Como jornalista, trabalhou e dirigiu vários órgãos de comunicação angolanos, públicos e privados. Foi correspondente de imprensa no Brasil de 1984 a 1992. Em 1992, após a abertura política e económica em Angola, foi um dos fundadores do primeiro jornal angolano independente, o Correio da Semana. Em 2006, criou e dirigiu a revista África 21, especializada em temas africanos. Em 2008, recebeu o Prémio Maboque de Jornalismo, na época a mais importante distinção jornalística do país. Colaborou com vários jornais em todos os países de língua portuguesa. Presentemente, mantém uma coluna regular no Jornal de Angola, Diário de Notícias (Portugal), Sinal Aberto, jornal online português, e no jornal literário Rascunho (Curitiba, Brasil).

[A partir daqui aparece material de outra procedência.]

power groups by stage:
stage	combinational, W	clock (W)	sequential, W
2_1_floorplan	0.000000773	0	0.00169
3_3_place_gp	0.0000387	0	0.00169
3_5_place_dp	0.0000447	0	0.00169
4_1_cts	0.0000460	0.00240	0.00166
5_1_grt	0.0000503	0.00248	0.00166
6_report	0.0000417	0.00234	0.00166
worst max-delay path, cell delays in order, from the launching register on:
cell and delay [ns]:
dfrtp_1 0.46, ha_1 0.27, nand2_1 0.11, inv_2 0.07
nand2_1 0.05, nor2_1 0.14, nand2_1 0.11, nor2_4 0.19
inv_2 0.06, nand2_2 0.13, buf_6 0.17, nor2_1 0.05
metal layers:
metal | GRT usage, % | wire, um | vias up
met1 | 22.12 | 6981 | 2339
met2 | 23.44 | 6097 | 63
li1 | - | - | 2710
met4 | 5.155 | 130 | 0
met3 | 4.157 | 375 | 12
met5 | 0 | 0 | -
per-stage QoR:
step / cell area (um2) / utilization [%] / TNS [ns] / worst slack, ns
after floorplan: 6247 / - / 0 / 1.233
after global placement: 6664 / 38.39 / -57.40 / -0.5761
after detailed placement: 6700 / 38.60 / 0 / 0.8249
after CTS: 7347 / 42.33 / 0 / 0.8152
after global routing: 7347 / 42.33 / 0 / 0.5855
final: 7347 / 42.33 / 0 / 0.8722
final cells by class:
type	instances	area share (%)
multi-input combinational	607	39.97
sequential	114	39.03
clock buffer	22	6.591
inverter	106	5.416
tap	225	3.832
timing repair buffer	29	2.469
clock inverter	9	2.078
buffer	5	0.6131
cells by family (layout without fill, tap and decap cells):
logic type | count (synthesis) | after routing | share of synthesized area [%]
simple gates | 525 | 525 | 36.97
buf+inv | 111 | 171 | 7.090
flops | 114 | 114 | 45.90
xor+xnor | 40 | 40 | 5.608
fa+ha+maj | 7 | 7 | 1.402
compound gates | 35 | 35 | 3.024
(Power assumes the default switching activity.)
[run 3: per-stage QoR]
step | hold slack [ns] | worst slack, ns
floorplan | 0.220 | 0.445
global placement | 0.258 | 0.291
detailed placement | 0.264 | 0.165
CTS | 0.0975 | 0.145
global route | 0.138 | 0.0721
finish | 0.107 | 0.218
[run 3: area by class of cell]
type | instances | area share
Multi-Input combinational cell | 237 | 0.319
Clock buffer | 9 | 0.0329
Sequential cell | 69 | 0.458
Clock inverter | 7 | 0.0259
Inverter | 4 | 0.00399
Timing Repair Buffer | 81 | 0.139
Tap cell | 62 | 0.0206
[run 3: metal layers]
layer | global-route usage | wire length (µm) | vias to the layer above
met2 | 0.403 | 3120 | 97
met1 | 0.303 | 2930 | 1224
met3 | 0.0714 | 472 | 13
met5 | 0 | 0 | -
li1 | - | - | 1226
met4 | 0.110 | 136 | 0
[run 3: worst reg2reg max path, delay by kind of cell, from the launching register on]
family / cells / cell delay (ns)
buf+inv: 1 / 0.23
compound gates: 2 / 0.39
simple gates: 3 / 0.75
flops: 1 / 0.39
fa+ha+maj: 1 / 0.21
==> src/flat_wrapper.sv <==
// flat-port wrapper written by rule: the top's interface ports become plain ports
module instr_sequencer_flat import seq_pkg::*;
#(
  parameter int unsigned PC_W     = 3,
  parameter int unsigned TICK_DIV = 50000000
)
  (clk, rst_n, bus_run, bus_instruction, bus_rf_data_a, bus_rf_data_b, bus_pc, bus_rf_addr_a, bus_rf_addr_b, bus_rf_we, bus_rf_waddr, bus_rf_wdata, bus_result, bus_result_valid, bus_halted);
  instr_sequencer_if #(.PC_W(PC_W)) bus_i ();
  input  logic clk;
  input  logic rst_n;
  input wire logic [$bits(bus_i.run)-1:0] bus_run;
  input wire logic [$bits(bus_i.instruction)-1:0] bus_instruction;
  input wire logic [$bits(bus_i.rf_data_a)-1:0] bus_rf_data_a;
  input wire logic [$bits(bus_i.rf_data_b)-1:0] bus_rf_data_b;
  output wire logic [$bits(bus_i.pc)-1:0] bus_pc;
  output wire logic [$bits(bus_i.rf_addr_a)-1:0] bus_rf_addr_a;
  output wire logic [$bits(bus_i.rf_addr_b)-1:0] bus_rf_addr_b;
  output wire logic [$bits(bus_i.rf_we)-1:0] bus_rf_we;
  output wire logic [$bits(bus_i.rf_waddr)-1:0] bus_rf_waddr;
  output wire logic [$bits(bus_i.rf_wdata)-1:0] bus_rf_wdata;
  output wire logic [$bits(bus_i.result)-1:0] bus_result;
  output wire logic [$bits(bus_i.result_valid)-1:0] bus_result_valid;
  output wire logic [$bits(bus_i.halted)-1:0] bus_halted;
  assign bus_i.run = bus_run;
  assign bus_i.instruction = bus_instruction;
  assign bus_i.rf_data_a = bus_rf_data_a;
  assign bus_i.rf_data_b = bus_rf_data_b;
  assign bus_pc = bus_i.pc;
  assign bus_rf_addr_a = bus_i.rf_addr_a;
  assign bus_rf_addr_b = bus_i.rf_addr_b;
  assign bus_rf_we = bus_i.rf_we;
  assign bus_rf_waddr = bus_i.rf_waddr;
  assign bus_rf_wdata = bus_i.rf_wdata;
  assign bus_result = bus_i.result;
  assign bus_result_valid = bus_i.result_valid;
  assign bus_halted = bus_i.halted;
  instr_sequencer #(.PC_W(PC_W), .TICK_DIV(TICK_DIV)) u_core (.clk(clk), .rst_n(rst_n), .bus(bus_i));
endmodule
==> config.mk <==
export PLATFORM = sky130hd
export DESIGN_NAME = instr_sequencer_flat
export DESIGN_NICKNAME = d
export VERILOG_FILES = /design/src/rtl/instr_sequencer_pkg.sv /design/src/rtl/instr_sequencer_if.sv /design/src/rtl/instr_sequencer_tick_gen.sv /design/src/rtl/instr_sequencer.sv /design/src/flat_wrapper.sv
export SDC_FILE = /design/constraint.sdc
export NUM_CORES = 1
export LEC_CHECK = 0
export CAP_MARGIN = 20
export CORE_MARGIN = 5
export CORE_UTILIZATION = 34
export DETAILED_ROUTE_END_ITERATION = 10
export MAX_ROUTING_LAYER = met4
export PLACE_DENSITY = 0.64
export SETUP_SLACK_MARGIN = 0.1
export SLEW_MARGIN = 20
export SYNTH_ARGS = -nofsm -noshare
export SYNTH_HDL_FRONTEND = slang
export SYNTH_SLANG_ARGS = --single-unit
export TNS_END_PERCENT = 5
==> constraint.sdc <==
create_clock -name clk -period 3.4 [get_ports clk]
set_input_delay 0.51 -clock clk [delete_from_list [all_inputs] [get_ports clk]]
set_output_delay 0.51 -clock clk [all_outputs]
set_load 0.01 [all_outputs]
File: config.mk
export PLATFORM = sky130hd
export DESIGN_NAME = hdmi_audio_fifo
export DESIGN_NICKNAME = d
export VERILOG_FILES = /design/src/rtl/hdmi_audio_fifo.sv
export SDC_FILE = /design/constraint.sdc
export NUM_CORES = 1
export LEC_CHECK = 0
export BUFFER_PORTS_ARGS = -buffer_cell sky130_fd_sc_hd__buf_2
export CAP_MARGIN = 20
export CORE_ASPECT_RATIO = 0.9
export CORE_UTILIZATION = 64
export CTS_CLUSTER_SIZE = 24
export DETAILED_ROUTE_END_ITERATION = 8
export GPL_ROUTABILITY_DRIVEN = 1
export PLACE_DENSITY = 0.82
export SLEW_MARGIN = 10
export SYNTH_ARGS = -nofsm -noshare
export SYNTH_HDL_FRONTEND = slang
export SYNTH_SLANG_ARGS = --single-unit
File: constraint.sdc
create_clock -name clk -period 8.65 [get_ports clk]
set_input_delay 0 -clock clk [delete_from_list [all_inputs] [get_ports clk]]
set_output_delay 0 -clock clk [all_outputs]
set_load 0.05 [all_outputs]
File: src/rtl/hdmi_audio_fifo.sv
// hdmi_audio_fifo: stereo PCM circular buffer feeding the HDMI stage, one pair per strobe.
module hdmi_audio_fifo #(
  parameter int DEPTH_LOG2 = 4,
  parameter UNDERFLOW_MODE = "HOLD"
) (
  input  logic                  clk,
  input  logic                  rst,
  input  logic                  flush,
  input  logic [15:0]           in_left,
  input  logic [15:0]           in_right,
  input  logic                  in_valid,
  output logic                  in_ready,
  input  logic                  audio_sample_strobe,
  output logic [15:0]           audio_sample_left,
  output logic [15:0]           audio_sample_right,
  output logic [DEPTH_LOG2:0]   level,
  output logic                  underflow,
  output logic [15:0]           underflow_count
);
  localparam int DEPTH = 1 << DEPTH_LOG2;
  localparam logic [DEPTH_LOG2-1:0] PTR_ONE = DEPTH_LOG2'(1);
  localparam logic [DEPTH_LOG2:0] LVL_ONE = (DEPTH_LOG2 + 1)'(1);
  localparam logic [DEPTH_LOG2:0] LVL_FULL = (DEPTH_LOG2 + 1)'(DEPTH);
  localparam bit ZERO_FILL = (UNDERFLOW_MODE == "ZERO");
  logic [31:0] mem_q [DEPTH];
  logic [DEPTH_LOG2-1:0] wr_q, wr_d, rd_q, rd_d;
  logic [DEPTH_LOG2:0] level_q, level_d;
  logic [31:0] out_q, out_d;
  logic uf_q, uf_d;
  logic [15:0] cnt_q, cnt_d;
  logic push, pop, empty;
  // Ready is held low during reset and flush so nothing is accepted into state being cleared.
  assign empty = level_q == '0;
  assign in_ready = !rst && !flush && level_q != LVL_FULL;
  assign push = in_valid && in_ready;
  assign pop = audio_sample_strobe && !empty;
  always_comb begin
    wr_d = flush ? '0 : push ? wr_q + PTR_ONE : wr_q;
    rd_d = flush ? '0 : pop ? rd_q + PTR_ONE : rd_q;
    level_d = flush ? '0 : (push && !pop) ? level_q + LVL_ONE : (pop && !push) ? level_q - LVL_ONE : level_q;
    uf_d = !flush && audio_sample_strobe && empty;
    cnt_d = (uf_d && cnt_q != 16'hFFFF) ? cnt_q + 16'd1 : cnt_q;
    out_d = flush ? '0 : pop ? mem_q[rd_q] : (uf_d && ZERO_FILL) ? '0 : out_q;
  end
  always_ff @(posedge clk or posedge rst) begin
    if (rst) begin
      wr_q <= '0;
      rd_q <= '0;
      level_q <= '0;
      out_q <= '0;
      uf_q <= 1'b0;
      cnt_q <= '0;
    end else begin
      wr_q <= wr_d;
      rd_q <= rd_d;
      level_q <= level_d;
      out_q <= out_d;
      uf_q <= uf_d;
      cnt_q <= cnt_d;
    end
  end
  always_ff @(posedge clk)
    if (push) mem_q[wr_q] <= {in_left, in_right};
  assign audio_sample_left = out_q[31:16];
  assign audio_sample_right = out_q[15:0];
  assign level = level_q;
  assign underflow = uf_q;
  assign underflow_count = cnt_q;
endmodule

==> results of run 1 <==
[worst paths after layout]
| kind | from | end | cells past startpoint |
|---|---|---|---|
| setup / recovery | rd_q[0] | out_q[21] | 4 |
| hold / removal | in_valid | level[4] | 5 |
| setup reg to reg | rd_q[0] | out_q[21] | 4 |
| hold reg to reg | underflow_count[14] | underflow_count[14] | 1 |
| max in group asynchronous | rst | rd_q[1] | 4 |
| min in group asynchronous | rst | out_q[4] | 3 |
[cells by family (layout without fill, tap and decap cells)]
group	count (synthesis)	in the layout	share of synthesized area, %
flip-flops	574	574	75.80
multiplexers	199	199	16.29
AND/OR/NAND/NOR	118	118	2.852
buffers and inverters	58	253	1.210
AO/OA/AOI/OAI	57	57	2.326
XOR/XNOR	22	22	0.8629
adder cells (fa/ha/maj)	11	11	0.6500
[layer usage]
metal | routed length, µm | GRT usage [%] | up-vias
met2 | 24230 | 46.85 | 538
li1 | - | - | 4616
met3 | 3655 | 4.834 | 97
met1 | 18870 | 38.06 | 5793
met4 | 1251 | 8.846 | 0
met5 | 0 | 0 | -
[cell usage after synthesis, drive strengths merged, types with 4 or more instances]
cell type	n
and4	5
xnor2	4
nand4	5
and2	12
a221o	32
a211oi	4
clkbuf	15
xor2	18
mux2	36
ha	10
nand2	10
nor2	47
nand3	8
nor3b	5
o211ai	4
inv	5
a21oi	5
nor3	9
mux4	128
mux2i	35
dfrtp	62
edfxtp	512
buf	38
[placed cells by master (no fill, tap or decap), types with 3 or more instances in the layout]
cell type	netlist	layout
a211oi_1	4	4
a21oi_1	3	3
a221o_1	32	32
and2_2	0	12
and3_1	3	3
and4_2	0	3
buf_12	0	5
buf_2	21	91
buf_4	7	16
bufinv_16	0	3
clkbuf_1	15	16
clkbuf_16	0	55
clkbuf_8	0	12
clkinv_2	0	9
dfrtp_1	62	59
dfrtp_4	0	3
dlygate4sd3_1	0	35
edfxtp_1	512	512
ha_1	10	10
inv_1	5	4
mux2_2	35	35
mux2i_1	35	35
mux4_2	128	128
nand2_1	10	10
nand2b_1	3	3
nand3_1	8	8
nand4_1	5	5
nor2_1	47	46
nor2b_1	3	3
nor3_1	9	9
nor3b_1	5	4
o211ai_1	3	3
xnor2_1	4	4
xor2_1	18	18
[registers in the layout (all words and copies together), names as in the netlist]
name,count
underflow,1
underflow_count,16
level,5
out_q,32
rd_q,4
wr_q,4
mem_q,512
[critical path: cells and delay by family (launching register included)]
kind,cells,cell delay [ps]
buffers and inverters,1,930
muxes,2,900
DFF,1,1050
AOI/OAI and AO/OA,1,330
[cell type report]
| type | count | area [µm²] | share of cell area (%) |
|---|---|---|---|
| clock buffers | 83 | 1602 | 6.270 |
| clock inverters | 17 | 172.7 | 0.6760 |
| flip-flops and latches | 574 | 16940 | 66.31 |
| multi-input cells | 407 | 5180 | 20.28 |
| repair buffers | 148 | 1054 | 4.125 |
| inverters | 5 | 18.77 | 0.07348 |
| well taps | 462 | 578.1 | 2.263 |
[through the flow]
| step | total power [mW] | utilization [%] |
|---|---|---|
| final | 6.832 | 74.70 |
| after global routing | 7.059 | 74.70 |
| after CTS | 6.861 | 74.33 |
| after detailed placement | 4.509 | 68.11 |
| after global placement | 4.478 | 68.11 |
| after floorplan | 4.224 | - |
[where the power goes]
| group | switching (mW) | internal [mW] | leakage [nW] |
|---|---|---|---|
| Combinational | 0.672 | 0.524 | 2.25 |
| Clock | 0.993 | 1.36 | 0.875 |
| Sequential | 0.180 | 3.10 | 5.44 |
| Total | 1.84 | 4.99 | 8.56 |
[repair_timing]
item	in CTS	in global routing
buffers inserted	0	0
hold buffers	35	0
hold endpoints to repair	552	0
==> results.cfg, run 1 <==
[status]
status = complete, no violations

[sta]
whs_ps = 46.72
setup_viol_count_final = 0
hold_viol_final = 0
timing.final.crit_share_pct = 39.21
fin_crit_ps = 3392
report.final.slew_viol_count = 0
tns_ps = 0
fmax_mhz = 294.8
fin_worst_skew_ps = 16.62
slew-limit-headroom_pct = 24.81
fin_ws_ps = 5258
worst_slew_pin_slew_ps = 1128
rsz0062_at_grt = no

[die]
io_pins = 92
die_area_mm2 = 0.03564
dieHeight_um = 179.2
rows = 64
core-area_mm2 = 0.03419
die_w_um = 198.9
initial_core_util_pct = 65.30

[cells_and_area]
layout.cells.non_filler = 1696
n_antenna_cell = 0
drive_above_1_share_pct = 31.44
area_growth_syn_to_layout_pct = 14.39
postLayoutCellArea_mm2 = 0.02554
num-nets-final = 1238
nFillCells = 1850

[yosys]
synth_area_leaders = edfxtp_1, mux4_2, dfrtp_1, mux2_2, mux2i_1
synth_fp_nets = 1087
synth_cell_types = 48
synth_warnings = 0
ys.flop_type = edfxtp_1
synth_largest_area_cell = edfxtp_1
synth.yosys.seq_area_share_pct = 75.80
synthArstFlopShare_pct = 10.80
syn_avg_cell_area_um2 = 21.49
synth_seq_cells = 574
syn-cell-area_mm2 = 0.02233
synth_edf_count = 512
synth_top_area_share_pct = 68.86
synthCells = 1039

[cts]
clock_latency_ps = 580
htree_num_levels = 2
cts_root_buf = clkbuf_16
ctsResizeCount = 0
cts_made_buffers = 54
path_clk_slew_ps = 60
clock-sinks = 574
clk_path_buf_depth = 3
cts_tree = built

[worst_setup_path]
crit_chain = buf_4, mux4_2, mux2_2, a221o_1
worstSetupEndpointType = register
cp_slowest_cell = dfrtp_4
crit_path_start_kind = register
arrival_ps = 3850
crit_fanout = 52
r2r_slack_ps = 5260
worst-setup-path-type = reg2reg
cp_data_required_time_ps = 9100
cpPeakStageDelay_ps = 1050

[place]
dpl_worst_slack_ps = 5208
placed_area_mm2 = 0.02329
place_hpwl_um = 22020
dp.cells = 1555
numPortBuffers = 91
gp_congestion = 0.7385

[global_route]
grt_start_max_net_pins = 70
grt.total_usage_pct = 27.96
antenna_found_initial = 0
grt_pass1_vias = 11190
grt_pass1_wl_um = 70150
overflow = 0

[route]
drc = 0
vias = 11040
wl_per_cell_um = 28.30
dr.pass1.iters = 5
first_iter_violations = 1265
ant_nets = 0
avgViaCountPerCell = 6.512
routed_wl_um = 48000

[run]
cap_violations = 0

[power]
ir_drop_mv = 0.1951
p_leak_nw = 8.562
power_density_mw_per_mm2 = 267.5

[worst_hold_path]
hp-class = in2reg
(Power assumes the default switching activity.)
==> run 2, diff against run 1 <==
--- a/config.mk
+++ b/config.mk
@@ -8,11 +8,11 @@
 export BUFFER_PORTS_ARGS = -buffer_cell sky130_fd_sc_hd__buf_2
 export CAP_MARGIN = 20
 export CORE_ASPECT_RATIO = 0.9
-export CORE_UTILIZATION = 64
+export CORE_UTILIZATION = 61
 export CTS_CLUSTER_SIZE = 24
 export DETAILED_ROUTE_END_ITERATION = 8
 export GPL_ROUTABILITY_DRIVEN = 1
-export PLACE_DENSITY = 0.82
+export PLACE_DENSITY = 0.79
 export SLEW_MARGIN = 10
 export SYNTH_ARGS = -nofsm -noshare
 export SYNTH_HDL_FRONTEND = slang
==> constraint.sdc (replaced) <==
create_clock -name clk -period 3.35 [get_ports clk]
set_input_delay 0 -clock clk [delete_from_list [all_inputs] [get_ports clk]]
set_output_delay 0 -clock clk [all_outputs]
set_load 0.05 [all_outputs]
==> run 2 against run 1 <==
  * Global-route usage down 0.98 points
  * Sequential share of layout area down 1.2 points
  * Design area up 1.8%
  * Flip-flop and latch count is the same
  * Critical path depth increased by 4
  * Register-to-register slack got worse by 4800 ps
  * Clock skew increased by 1.3 ps
  * Fmax up 18%
  * Hold slack improved by 16 ps
  * Critical endpoint is now level[4]
  * Largest power group unchanged
==> results.cfg, run 2 (same netlist as run 1, synthesis figures left out) <==
[cts]
clk_path_buf_depth = 3
htree_num_levels = 2
ctsResizeCount = 0
cts_root_buf = clkbuf_16
cts_tree = built
clock_latency_ps = 590
cts_made_buffers = 55
clock-sinks = 574
path_clk_slew_ps = 60

[global_route]
grtUsageMet3_pct = 4.431
grt_pass1_vias = 11550
grt_pass1_wl_um = 72580
busiest_layer = met2
grt.total_usage_pct = 26.98
grt_start_max_net_pins = 46
antenna_found_initial = 0
use_met2_pct = 44.61
overflow = 0
grtUsageMet1_pct = 36.97

[sta]
report.final.slew_viol_count = 0
setup_viol_count_final = 0
worst_slew_pin_slew_ps = 961.4
fin_worst_skew_ps = 17.96
fin_crit_ps = 2872
tns_ps = 0
rsz0062_at_grt = no
slew-limit-headroom_pct = 35.91
fmax_mhz = 348.2
timing.final.crit_share_pct = 85.72
hold_viol_final = 0

[cells_and_area]
final_common_cell = edfxtp_1
n_antenna_cell = 0
multi_input_area_mm2 = 0.005180
num-nets-final = 1259
drive_above_1_share_pct = 32.27
mostFrequentLayoutCells = edfxtp_1, mux4_2, buf_2, dfrtp_1, clkbuf_16
largest_reg_flops = 512
top_register = mem_q
nFillCells = 1994
seq_area_mm2 = 0.01694
layout.cells.non_filler = 1731
area_growth_syn_to_layout_pct = 16.42

[place]
gp_congestion = 0.8038
dp.cells = 1593
place_hpwl_um = 26090
numPortBuffers = 91

[die]
die_w_um = 203.7
rows = 66
initial_core_util_pct = 61.88
die_area_mm2 = 0.03737
core-area_mm2 = 0.03609
io_pins = 92
dieHeight_um = 183.5

[route]
routed_wl_um = 48770
avgViaCountPerCell = 6.479
wl_per_cell_um = 28.17
vias = 11220
ant_nets = 0
first_iter_violations = 1258
drc = 0
dr.pass1.iters = 6

[worst_setup_path]
cp_slowest_cell = dfrtp_1
cpPeakStageDelay_ps = 520
critPathBufInv = 0
cp_data_required_time_ps = 3840
critPathTopFamily = compound AO/OA/AOI/OAI gates
crit_fanout = 12
crit_path_start_kind = register
worstSetupEndpointType = register
crit_chain = nor4_4, a21oi_2, nand2_1, fa_1, a21o_1, a2111oi_0, o21bai_1, a31oi_1
arrival_ps = 3360
worst-setup-path-type = reg2reg

[worst_hold_path]
hp-class = in2async

[power]
p_leak_nw = 8.755
ir_drop_mv = 0.4670
power_density_mw_per_mm2 = 702.4

[run]
cap_violations = 0

[status]
status = complete, no violations
[run 2: changes by cell type in the layout (fill, tap and decap cells not counted), sizes merged]
| cell | previous run | this run |
|---|---|---|
| buf | 113 | 132 |
| clkbuf | 83 | 66 |
| clkinv | 11 | 20 |
| bufinv | 3 | 11 |
| clkinvlp | 1 | 3 |
| dlygate4sd3 | 35 | 36 |
| inv | 7 | 6 |
[run 2: layer usage]
metal	wire length (µm)	share of wire, %
met3	3601	7.4
met5	0	0
met2	24730	51
met1	18860	39
met4	1575	3.2
[run 2: layout make-up]
| class | count | share of cell area [%] |
|---|---|---|
| sequential | 574 | 65.15 |
| multi-input combinational | 407 | 19.93 |
| timing repair buffer | 168 | 5.217 |
| clock inverter | 35 | 1.766 |
| clock buffer | 66 | 5.573 |
| tap | 476 | 2.291 |
| inverter | 5 | 0.07220 |
[run 2: worst register-to-register path, delay by kind of cell (launching register included)]
family | cells | cell delay [ps]
adders and majority gates | 1 | 500
DFF | 1 | 520
and+or+nand+nor | 2 | 430
AOI/OAI and AO/OA | 5 | 1340
[run 2: final timing paths]
kind                                      from                  end  slack, ps  cells after the start
min reg2reg                underflow_count[15]  underflow_count[15]        490                      1
max                                   level[0]             level[4]        480                      8
min in group clk                      in_valid             level[4]         70                      5
max in group asynchronous                  rst              wr_q[2]       2290                      5
max reg2reg                           level[0]             level[4]        480                      8
min                                        rst             level[1]         60                      3
[run 2: power breakdown]
part           total (mW)  switching, mW  internal, mW
sequential           8.36          0.355          8.01
combinational        3.35           1.88          1.47
clock                6.55           2.63          3.92
total                18.3           4.86          13.4
[run 2: stage by stage]
step / hold WS (ps) / utilization, % / total power, mW / setup WS, ps / instance area (µm²)
after floorplan: 98.87 / - / 10.91 / 167.3 / 22330
after global placement: 369.7 / 65.62 / 11.75 / 608.7 / 23680
after detailed placement: 133.1 / 65.68 / 11.81 / 532.6 / 23700
after CTS: 39.59 / 71.96 / 18.37 / 463.7 / 25970
after global routing: 67.13 / 72.04 / 18.85 / 211.0 / 26000
final: 62.70 / 72.04 / 18.26 / 478.2 / 26000
[run 2: what timing repair did]
| action | 4_1_cts | 5_1_grt |
|---|---|---|
| hold endpoints to repair | 566 | 0 |
| hold buffers | 36 | 0 |
| buffers inserted | 0 | 0 |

Como escritor, publicou até agora 21 livros, entre poesia, contos e ensaios. Editado habitualmente em Angola e Portugal, tem obras publicadas igualmente no Brasil, Cuba e Itália. Tem contos e poemas traduzidos em inglês, francês, alemão, árabe e mandarim, publicados em antologias, revistas e sites literários internacionais, como Words Without Borders (USA), Catamaran Literary Reader (USA), Chicago Quarterly Review (USA),  Ellery Queen Mystery (USA), Gávea-Brown (USA), Olongo Africa (Nigéria), The Shallow Tales Review (Nigéria) e Lolwe (Quénia). Em 2009, foi-lhe atribuído o Prémio Nacional de Cultura e Artes de Angola, categoria de literatura.